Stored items

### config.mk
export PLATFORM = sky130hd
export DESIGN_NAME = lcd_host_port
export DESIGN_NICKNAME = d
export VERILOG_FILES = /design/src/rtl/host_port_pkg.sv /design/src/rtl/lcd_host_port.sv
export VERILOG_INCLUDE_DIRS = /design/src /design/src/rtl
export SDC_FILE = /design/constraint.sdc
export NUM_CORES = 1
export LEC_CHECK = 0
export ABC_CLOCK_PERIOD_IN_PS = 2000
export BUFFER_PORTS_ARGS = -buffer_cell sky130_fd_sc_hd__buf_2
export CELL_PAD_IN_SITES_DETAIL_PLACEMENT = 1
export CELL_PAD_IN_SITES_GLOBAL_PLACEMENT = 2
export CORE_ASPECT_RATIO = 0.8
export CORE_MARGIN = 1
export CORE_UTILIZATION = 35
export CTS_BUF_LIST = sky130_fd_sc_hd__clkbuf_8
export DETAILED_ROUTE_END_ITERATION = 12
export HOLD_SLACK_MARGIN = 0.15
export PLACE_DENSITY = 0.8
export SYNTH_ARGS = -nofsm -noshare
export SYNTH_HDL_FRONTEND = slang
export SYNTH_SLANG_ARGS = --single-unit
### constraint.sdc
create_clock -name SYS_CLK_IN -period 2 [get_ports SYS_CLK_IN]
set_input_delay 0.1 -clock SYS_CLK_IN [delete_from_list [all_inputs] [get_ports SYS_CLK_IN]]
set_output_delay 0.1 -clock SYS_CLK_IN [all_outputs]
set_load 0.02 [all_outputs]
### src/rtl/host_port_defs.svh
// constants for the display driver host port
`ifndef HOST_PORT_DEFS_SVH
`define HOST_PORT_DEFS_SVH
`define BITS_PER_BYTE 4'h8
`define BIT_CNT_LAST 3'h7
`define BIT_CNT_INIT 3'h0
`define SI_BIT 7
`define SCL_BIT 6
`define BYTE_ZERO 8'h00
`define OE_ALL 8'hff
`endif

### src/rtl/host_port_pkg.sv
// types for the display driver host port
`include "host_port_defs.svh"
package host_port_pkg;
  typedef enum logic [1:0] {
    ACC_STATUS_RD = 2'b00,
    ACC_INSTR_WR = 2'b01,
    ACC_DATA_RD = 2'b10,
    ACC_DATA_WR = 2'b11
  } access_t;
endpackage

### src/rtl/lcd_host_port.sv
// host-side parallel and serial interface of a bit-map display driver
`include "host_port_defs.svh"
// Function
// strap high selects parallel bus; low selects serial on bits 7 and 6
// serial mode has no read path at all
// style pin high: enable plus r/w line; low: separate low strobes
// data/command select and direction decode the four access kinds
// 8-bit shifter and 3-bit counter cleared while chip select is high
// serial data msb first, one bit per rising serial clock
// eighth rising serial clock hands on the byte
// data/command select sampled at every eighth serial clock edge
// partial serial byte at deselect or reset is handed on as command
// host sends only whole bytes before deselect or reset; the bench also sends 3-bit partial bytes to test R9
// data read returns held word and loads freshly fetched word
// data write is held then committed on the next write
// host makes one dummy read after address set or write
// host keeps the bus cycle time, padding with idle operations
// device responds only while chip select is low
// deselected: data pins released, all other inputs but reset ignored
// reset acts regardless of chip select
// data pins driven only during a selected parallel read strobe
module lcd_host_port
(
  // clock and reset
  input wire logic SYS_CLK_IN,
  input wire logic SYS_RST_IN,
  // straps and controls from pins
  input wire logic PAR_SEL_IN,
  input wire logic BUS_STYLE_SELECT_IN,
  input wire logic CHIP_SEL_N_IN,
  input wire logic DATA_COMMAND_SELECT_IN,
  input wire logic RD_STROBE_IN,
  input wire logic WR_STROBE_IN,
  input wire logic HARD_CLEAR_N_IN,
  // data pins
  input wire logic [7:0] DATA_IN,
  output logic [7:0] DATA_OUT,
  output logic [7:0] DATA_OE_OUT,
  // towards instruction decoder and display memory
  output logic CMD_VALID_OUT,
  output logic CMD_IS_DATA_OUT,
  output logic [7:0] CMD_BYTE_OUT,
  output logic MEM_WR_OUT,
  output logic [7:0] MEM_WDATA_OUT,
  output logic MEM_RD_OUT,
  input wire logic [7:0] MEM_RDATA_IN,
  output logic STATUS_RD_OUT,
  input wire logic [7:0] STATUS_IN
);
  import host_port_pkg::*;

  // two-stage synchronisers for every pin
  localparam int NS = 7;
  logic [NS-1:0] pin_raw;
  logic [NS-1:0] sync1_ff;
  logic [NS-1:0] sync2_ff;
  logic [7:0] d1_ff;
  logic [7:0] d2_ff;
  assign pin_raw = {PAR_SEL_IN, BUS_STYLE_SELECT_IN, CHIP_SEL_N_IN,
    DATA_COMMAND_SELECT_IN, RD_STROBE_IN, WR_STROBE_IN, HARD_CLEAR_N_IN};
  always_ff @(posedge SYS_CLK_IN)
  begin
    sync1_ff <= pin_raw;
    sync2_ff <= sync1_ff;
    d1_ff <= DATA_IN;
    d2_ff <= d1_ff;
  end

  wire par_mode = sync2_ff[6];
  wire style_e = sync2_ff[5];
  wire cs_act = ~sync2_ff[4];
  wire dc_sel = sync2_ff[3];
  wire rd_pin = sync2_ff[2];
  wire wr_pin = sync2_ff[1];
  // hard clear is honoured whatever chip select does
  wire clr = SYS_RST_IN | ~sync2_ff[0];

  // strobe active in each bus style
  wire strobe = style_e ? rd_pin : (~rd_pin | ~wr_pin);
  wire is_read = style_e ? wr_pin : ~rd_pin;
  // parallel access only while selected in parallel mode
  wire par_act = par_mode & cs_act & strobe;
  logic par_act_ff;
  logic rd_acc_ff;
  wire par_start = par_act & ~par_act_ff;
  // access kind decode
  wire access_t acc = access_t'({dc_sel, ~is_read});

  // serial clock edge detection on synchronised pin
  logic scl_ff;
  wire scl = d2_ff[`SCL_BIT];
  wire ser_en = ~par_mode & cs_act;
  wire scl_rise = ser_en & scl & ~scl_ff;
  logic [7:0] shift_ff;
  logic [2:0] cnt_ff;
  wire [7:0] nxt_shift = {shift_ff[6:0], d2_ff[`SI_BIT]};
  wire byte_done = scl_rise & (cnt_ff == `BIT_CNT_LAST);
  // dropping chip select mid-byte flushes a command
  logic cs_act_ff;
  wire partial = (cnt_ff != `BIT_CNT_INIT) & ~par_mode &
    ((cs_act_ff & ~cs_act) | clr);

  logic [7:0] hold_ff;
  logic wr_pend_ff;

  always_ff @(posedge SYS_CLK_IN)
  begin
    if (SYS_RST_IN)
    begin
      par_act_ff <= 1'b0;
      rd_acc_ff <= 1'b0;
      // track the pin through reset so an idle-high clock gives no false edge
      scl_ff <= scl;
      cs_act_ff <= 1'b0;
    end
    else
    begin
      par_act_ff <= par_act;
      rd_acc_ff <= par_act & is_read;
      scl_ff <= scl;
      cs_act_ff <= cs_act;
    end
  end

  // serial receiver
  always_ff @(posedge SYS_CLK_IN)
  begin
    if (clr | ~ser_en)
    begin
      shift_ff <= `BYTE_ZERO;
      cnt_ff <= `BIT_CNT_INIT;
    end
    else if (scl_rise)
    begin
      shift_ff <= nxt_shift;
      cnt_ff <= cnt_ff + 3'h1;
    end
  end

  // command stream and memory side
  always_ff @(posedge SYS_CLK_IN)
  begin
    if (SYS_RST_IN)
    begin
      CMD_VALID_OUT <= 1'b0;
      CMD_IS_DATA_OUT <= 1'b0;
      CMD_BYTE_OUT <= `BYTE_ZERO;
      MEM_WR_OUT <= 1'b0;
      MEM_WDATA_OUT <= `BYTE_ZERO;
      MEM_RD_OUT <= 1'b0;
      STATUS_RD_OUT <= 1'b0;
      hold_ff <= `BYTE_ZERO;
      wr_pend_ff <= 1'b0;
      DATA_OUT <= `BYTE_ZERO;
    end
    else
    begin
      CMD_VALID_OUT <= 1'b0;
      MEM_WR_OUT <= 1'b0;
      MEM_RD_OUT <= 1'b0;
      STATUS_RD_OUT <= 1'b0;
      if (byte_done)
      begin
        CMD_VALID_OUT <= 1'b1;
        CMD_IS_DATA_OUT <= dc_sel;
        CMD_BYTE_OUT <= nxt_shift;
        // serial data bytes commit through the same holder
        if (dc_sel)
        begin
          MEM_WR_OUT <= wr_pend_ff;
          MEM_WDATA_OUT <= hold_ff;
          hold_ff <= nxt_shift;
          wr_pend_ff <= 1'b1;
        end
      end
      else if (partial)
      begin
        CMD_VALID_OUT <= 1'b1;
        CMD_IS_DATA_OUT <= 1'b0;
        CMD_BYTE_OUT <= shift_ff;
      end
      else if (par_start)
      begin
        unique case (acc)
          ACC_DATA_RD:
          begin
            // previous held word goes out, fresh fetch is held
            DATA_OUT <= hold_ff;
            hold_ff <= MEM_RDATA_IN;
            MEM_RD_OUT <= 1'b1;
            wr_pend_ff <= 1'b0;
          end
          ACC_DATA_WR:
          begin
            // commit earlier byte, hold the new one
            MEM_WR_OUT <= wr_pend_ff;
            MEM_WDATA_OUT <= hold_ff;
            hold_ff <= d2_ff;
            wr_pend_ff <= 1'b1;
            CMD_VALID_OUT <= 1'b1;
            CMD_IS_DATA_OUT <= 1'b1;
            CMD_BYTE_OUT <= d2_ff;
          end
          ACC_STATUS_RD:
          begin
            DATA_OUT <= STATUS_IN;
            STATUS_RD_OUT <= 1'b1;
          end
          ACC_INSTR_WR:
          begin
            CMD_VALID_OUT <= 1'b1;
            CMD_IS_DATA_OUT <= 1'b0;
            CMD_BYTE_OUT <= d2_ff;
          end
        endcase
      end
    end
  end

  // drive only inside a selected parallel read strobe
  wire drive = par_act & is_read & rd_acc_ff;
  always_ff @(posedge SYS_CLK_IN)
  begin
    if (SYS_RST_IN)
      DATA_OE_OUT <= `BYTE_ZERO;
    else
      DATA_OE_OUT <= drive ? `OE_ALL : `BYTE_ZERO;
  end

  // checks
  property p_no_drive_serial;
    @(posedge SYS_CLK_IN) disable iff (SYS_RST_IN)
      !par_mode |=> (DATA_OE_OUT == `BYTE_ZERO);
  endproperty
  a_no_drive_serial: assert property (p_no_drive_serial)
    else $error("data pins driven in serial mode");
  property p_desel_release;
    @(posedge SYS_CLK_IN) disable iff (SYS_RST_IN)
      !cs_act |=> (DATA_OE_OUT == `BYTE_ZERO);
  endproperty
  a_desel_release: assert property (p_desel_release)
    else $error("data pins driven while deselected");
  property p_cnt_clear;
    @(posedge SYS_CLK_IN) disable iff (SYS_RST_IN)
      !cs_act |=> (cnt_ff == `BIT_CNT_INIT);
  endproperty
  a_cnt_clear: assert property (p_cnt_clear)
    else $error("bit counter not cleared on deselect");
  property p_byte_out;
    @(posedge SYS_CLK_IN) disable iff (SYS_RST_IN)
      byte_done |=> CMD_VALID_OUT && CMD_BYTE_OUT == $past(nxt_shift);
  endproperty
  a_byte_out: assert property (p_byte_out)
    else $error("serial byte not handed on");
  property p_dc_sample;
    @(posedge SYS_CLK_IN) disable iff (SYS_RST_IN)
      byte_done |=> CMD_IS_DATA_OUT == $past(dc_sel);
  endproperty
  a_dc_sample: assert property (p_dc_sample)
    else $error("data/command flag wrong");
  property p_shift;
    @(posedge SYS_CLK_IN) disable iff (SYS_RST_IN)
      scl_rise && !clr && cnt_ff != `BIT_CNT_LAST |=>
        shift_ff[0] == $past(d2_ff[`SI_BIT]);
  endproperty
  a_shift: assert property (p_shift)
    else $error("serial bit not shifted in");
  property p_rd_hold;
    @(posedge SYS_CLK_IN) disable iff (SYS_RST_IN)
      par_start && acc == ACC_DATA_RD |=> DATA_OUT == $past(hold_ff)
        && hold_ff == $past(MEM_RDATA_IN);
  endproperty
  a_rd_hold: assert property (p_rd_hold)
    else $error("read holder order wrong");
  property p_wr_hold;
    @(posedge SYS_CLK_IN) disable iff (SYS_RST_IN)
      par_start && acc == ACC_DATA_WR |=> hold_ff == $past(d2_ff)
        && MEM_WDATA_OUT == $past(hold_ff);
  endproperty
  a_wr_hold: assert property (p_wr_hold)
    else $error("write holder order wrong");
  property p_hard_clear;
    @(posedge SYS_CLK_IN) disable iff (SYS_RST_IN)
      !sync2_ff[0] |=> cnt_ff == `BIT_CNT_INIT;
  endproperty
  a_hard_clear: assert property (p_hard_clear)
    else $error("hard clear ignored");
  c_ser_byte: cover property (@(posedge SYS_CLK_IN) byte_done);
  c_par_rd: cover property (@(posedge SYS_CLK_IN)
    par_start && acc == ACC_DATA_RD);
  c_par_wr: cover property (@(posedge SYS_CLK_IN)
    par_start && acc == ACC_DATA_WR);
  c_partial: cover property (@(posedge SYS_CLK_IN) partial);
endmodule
---
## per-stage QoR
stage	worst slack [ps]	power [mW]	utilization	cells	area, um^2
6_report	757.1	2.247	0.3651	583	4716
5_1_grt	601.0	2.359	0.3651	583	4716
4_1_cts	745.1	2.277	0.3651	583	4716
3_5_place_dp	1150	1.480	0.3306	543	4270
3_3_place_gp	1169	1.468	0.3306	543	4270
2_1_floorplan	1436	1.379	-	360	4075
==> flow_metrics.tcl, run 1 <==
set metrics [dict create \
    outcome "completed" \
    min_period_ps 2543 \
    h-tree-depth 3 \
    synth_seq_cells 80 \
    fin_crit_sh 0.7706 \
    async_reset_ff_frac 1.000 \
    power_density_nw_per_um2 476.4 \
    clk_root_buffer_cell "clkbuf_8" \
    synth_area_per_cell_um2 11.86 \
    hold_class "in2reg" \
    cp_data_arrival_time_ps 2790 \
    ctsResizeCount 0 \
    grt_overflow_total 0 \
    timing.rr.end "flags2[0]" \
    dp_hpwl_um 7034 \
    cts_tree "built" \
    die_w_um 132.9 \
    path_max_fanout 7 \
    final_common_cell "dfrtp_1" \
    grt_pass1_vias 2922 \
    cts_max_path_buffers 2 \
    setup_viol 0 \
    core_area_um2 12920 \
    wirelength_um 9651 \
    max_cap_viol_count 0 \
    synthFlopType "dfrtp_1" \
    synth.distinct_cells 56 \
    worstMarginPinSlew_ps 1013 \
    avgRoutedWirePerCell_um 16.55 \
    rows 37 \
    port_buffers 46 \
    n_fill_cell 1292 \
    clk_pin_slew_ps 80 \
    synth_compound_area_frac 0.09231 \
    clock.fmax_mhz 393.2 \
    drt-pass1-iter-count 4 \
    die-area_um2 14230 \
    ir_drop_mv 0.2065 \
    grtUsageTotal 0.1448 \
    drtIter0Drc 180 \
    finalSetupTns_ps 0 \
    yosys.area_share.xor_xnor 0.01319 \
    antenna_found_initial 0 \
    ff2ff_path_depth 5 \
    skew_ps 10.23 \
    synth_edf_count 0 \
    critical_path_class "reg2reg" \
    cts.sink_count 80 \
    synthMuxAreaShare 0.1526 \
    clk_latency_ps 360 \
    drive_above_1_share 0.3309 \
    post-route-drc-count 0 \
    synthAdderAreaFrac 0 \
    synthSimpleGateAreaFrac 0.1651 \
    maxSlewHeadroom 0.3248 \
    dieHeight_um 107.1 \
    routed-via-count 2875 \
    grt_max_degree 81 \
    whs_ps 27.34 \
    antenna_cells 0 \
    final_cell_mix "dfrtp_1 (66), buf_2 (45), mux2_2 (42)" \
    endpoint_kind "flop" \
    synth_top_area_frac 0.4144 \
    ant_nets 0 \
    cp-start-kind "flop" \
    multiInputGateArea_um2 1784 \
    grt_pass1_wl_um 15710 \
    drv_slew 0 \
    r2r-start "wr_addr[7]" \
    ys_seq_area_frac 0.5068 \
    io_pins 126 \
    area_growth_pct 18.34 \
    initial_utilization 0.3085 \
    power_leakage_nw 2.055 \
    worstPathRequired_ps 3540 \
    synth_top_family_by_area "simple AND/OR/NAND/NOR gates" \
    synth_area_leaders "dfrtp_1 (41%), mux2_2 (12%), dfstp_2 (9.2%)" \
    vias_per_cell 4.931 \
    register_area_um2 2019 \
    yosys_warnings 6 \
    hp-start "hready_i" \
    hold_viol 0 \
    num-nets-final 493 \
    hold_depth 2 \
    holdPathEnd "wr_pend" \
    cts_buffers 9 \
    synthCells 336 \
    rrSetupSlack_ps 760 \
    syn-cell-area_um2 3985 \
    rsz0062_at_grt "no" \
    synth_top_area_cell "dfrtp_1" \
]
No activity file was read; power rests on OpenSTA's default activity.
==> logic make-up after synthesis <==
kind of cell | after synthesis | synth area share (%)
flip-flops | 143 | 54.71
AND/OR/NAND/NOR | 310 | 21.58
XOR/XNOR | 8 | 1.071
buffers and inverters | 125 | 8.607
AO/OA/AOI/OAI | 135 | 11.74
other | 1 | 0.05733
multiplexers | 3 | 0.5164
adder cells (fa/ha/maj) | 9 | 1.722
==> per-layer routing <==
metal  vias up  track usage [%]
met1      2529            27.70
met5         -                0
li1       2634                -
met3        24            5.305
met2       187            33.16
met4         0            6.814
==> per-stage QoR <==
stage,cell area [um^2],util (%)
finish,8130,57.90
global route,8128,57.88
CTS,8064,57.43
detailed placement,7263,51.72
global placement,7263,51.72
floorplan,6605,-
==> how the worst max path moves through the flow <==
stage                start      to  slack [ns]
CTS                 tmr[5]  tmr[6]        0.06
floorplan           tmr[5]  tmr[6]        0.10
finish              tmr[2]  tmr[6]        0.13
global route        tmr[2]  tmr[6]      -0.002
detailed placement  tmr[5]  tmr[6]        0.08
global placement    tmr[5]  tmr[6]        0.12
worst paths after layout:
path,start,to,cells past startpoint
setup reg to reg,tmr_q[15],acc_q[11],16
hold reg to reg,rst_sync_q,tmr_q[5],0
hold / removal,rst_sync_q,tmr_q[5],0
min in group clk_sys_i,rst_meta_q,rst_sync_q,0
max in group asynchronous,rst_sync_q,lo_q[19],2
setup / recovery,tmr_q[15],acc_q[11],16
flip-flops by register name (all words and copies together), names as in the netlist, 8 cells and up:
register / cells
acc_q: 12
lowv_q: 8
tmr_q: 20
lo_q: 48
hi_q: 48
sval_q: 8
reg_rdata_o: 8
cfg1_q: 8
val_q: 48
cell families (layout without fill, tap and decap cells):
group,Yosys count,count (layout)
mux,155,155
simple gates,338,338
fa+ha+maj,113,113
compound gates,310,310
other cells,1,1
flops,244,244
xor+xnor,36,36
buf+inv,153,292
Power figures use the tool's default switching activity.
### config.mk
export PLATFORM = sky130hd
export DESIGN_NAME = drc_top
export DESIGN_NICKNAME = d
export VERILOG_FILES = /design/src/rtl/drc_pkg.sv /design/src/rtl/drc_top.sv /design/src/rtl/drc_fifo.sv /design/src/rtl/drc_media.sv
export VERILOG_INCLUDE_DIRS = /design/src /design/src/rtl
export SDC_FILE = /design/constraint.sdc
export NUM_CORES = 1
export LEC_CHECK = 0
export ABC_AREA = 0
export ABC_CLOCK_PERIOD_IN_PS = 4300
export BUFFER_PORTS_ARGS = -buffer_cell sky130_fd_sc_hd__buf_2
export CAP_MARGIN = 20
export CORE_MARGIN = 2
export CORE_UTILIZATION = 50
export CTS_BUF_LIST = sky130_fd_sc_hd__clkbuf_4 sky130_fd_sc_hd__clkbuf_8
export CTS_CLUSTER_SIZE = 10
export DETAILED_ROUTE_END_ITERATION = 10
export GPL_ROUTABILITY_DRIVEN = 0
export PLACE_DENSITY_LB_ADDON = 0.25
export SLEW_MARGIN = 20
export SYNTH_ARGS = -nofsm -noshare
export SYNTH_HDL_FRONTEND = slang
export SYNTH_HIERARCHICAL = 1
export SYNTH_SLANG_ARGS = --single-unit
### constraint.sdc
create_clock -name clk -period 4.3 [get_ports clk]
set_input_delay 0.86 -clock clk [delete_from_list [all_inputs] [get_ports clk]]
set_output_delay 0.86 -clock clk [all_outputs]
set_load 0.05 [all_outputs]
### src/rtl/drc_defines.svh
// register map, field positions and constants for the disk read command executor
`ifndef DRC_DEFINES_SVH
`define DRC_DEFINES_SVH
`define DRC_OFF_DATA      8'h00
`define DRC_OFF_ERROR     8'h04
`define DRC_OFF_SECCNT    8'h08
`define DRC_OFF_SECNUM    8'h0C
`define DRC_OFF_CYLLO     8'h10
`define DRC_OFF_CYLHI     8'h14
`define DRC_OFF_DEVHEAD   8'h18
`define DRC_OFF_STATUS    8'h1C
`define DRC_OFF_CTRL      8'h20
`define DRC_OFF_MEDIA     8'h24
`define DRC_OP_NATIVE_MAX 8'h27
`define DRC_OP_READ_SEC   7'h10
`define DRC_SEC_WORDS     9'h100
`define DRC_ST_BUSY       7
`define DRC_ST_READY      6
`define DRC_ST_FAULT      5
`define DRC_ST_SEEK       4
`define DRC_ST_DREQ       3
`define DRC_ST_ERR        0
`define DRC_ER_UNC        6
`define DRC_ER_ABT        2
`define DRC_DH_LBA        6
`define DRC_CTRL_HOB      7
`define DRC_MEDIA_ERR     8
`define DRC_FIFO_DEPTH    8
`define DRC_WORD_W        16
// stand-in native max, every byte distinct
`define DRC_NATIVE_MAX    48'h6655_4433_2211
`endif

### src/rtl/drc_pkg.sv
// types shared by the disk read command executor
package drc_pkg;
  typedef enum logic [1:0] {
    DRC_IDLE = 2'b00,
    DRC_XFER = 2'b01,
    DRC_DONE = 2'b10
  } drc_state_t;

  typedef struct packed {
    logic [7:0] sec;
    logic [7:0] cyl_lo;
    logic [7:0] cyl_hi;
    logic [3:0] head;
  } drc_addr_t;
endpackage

What to do
Set down, unchanged, only those lines above that fall between the line with "max in group" and the line with "buf+inv,153,292", the two end lines included.

Result for this exercise
max in group asynchronous,rst_sync_q,lo_q[19],2
setup / recovery,tmr_q[15],acc_q[11],16
flip-flops by register name (all words and copies together), names as in the netlist, 8 cells and up:
register / cells
acc_q: 12
lowv_q: 8
tmr_q: 20
lo_q: 48
hi_q: 48
sval_q: 8
reg_rdata_o: 8
cfg1_q: 8
val_q: 48
cell families (layout without fill, tap and decap cells):
group,Yosys count,count (layout)
mux,155,155
simple gates,338,338
fa+ha+maj,113,113
compound gates,310,310
other cells,1,1
flops,244,244
xor+xnor,36,36
buf+inv,153,292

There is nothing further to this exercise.